Recorded data
_ _ _
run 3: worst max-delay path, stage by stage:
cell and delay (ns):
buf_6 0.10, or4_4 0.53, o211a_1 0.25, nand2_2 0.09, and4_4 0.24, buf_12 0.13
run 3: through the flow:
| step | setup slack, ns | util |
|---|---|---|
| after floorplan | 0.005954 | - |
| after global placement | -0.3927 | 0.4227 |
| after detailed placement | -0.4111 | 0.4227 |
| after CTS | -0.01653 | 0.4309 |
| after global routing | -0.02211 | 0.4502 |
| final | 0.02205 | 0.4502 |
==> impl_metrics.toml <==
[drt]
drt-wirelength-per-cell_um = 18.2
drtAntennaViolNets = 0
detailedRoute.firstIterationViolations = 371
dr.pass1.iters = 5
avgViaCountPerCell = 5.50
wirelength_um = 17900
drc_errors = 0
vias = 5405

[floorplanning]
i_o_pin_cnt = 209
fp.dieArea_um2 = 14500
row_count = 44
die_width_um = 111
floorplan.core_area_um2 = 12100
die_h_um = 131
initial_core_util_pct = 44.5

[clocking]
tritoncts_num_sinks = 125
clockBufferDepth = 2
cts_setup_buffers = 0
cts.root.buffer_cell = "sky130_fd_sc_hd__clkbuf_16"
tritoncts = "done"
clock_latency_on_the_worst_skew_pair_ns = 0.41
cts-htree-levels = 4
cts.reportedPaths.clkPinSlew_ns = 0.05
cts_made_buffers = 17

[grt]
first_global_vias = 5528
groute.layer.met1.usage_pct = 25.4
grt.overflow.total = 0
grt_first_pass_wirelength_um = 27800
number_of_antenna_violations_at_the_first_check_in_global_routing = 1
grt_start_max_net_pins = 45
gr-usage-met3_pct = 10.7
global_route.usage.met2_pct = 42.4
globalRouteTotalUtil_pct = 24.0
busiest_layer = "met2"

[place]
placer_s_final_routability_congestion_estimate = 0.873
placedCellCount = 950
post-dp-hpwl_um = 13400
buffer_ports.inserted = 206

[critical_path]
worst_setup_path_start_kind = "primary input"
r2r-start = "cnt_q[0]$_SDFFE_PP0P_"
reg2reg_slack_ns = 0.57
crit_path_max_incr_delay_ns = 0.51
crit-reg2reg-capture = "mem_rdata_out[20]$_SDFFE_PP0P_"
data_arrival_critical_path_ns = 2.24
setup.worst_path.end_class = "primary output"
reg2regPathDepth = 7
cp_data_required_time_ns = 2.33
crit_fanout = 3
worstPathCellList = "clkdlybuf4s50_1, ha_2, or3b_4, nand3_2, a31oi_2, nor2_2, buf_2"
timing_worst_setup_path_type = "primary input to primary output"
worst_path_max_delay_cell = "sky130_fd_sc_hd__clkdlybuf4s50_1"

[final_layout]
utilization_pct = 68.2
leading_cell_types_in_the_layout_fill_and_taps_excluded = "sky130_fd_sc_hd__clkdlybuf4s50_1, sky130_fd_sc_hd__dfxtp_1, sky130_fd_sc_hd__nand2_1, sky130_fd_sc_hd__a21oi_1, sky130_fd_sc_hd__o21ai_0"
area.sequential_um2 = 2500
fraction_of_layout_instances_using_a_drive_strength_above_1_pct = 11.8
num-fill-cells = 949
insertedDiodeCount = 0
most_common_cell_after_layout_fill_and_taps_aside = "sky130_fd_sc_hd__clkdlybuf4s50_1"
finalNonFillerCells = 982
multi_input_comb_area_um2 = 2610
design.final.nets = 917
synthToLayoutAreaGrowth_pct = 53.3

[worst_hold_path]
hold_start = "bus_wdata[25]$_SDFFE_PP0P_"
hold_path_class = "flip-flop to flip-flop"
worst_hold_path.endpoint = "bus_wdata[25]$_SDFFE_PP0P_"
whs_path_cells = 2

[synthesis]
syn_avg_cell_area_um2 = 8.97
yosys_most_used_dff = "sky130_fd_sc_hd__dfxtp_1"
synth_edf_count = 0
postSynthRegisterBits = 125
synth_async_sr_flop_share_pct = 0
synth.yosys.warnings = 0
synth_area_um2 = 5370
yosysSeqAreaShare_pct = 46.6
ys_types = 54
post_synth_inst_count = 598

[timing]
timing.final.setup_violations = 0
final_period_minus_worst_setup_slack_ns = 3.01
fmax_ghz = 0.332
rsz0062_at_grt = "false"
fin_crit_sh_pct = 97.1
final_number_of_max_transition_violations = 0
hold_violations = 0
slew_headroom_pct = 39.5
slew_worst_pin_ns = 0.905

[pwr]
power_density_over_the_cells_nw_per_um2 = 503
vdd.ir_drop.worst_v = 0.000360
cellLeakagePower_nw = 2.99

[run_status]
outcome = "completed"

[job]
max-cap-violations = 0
**config.mk**
```make
export PLATFORM = sky130hd
export DESIGN_NAME = stepper_onehot_seq_flat
export DESIGN_NICKNAME = d
export VERILOG_FILES = /design/src/rtl/stepper_onehot_seq_if.sv /design/src/rtl/stepper_onehot_seq.sv /design/src/flat_wrapper.sv
export SDC_FILE = /design/constraint.sdc
export NUM_CORES = 1
export LEC_CHECK = 0
export CAP_MARGIN = 10
export CORE_ASPECT_RATIO = 0.8
export CORE_UTILIZATION = 32
export DETAILED_ROUTE_END_ITERATION = 8
export PLACE_DENSITY_LB_ADDON = 0.3
export SLEW_MARGIN = 20
export SYNTH_ARGS = -nofsm -noshare
export SYNTH_HDL_FRONTEND = slang
export SYNTH_SLANG_ARGS = --single-unit
```
**constraint.sdc**
```tcl
create_clock -name clk -period 2.9 [get_ports clk]
set_input_delay 0.435 -clock clk [delete_from_list [all_inputs] [get_ports clk]]
set_output_delay 0.435 -clock clk [all_outputs]
set_load 0.01 [all_outputs]
```
**config.mk**
```make
export PLATFORM = sky130hd
export DESIGN_NAME = addsub_arb
export DESIGN_NICKNAME = d
export VERILOG_FILES = /design/src/rtl/addsub_arb_pkg.sv /design/src/rtl/addsub_arb_rr.sv /design/src/rtl/addsub_arb.sv
export SDC_FILE = /design/constraint.sdc
export NUM_CORES = 1
export LEC_CHECK = 0
export ABC_CLOCK_PERIOD_IN_PS = 2150
export CAP_MARGIN = 10
export CORE_AREA = 2 2 151 153
export CTS_CLUSTER_DIAMETER = 40
export DETAILED_ROUTE_END_ITERATION = 8
export DIE_AREA = 0 0 153 155
export PLACE_DENSITY_LB_ADDON = 0.12
export SYNTH_ARGS = -nofsm -noshare
export SYNTH_HDL_FRONTEND = slang
export SYNTH_SLANG_ARGS = --single-unit
```
**constraint.sdc**
```tcl
create_clock -name clk -period 2.15 [get_ports clk]
set_input_delay 0.43 -clock clk [delete_from_list [all_inputs] [get_ports clk]]
set_output_delay 0.43 -clock clk [all_outputs]
set_load 0.02 [all_outputs]
```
_ _ _
• Assignment
Reproduce exactly, and only, the lines from the start of the entries through the one that contains "0.005954 | - |".

• Response below
run 3: worst max-delay path, stage by stage:
cell and delay (ns):
buf_6 0.10, or4_4 0.53, o211a_1 0.25, nand2_2 0.09, and4_4 0.24, buf_12 0.13
run 3: through the flow:
| step | setup slack, ns | util |
|---|---|---|
| after floorplan | 0.005954 | - |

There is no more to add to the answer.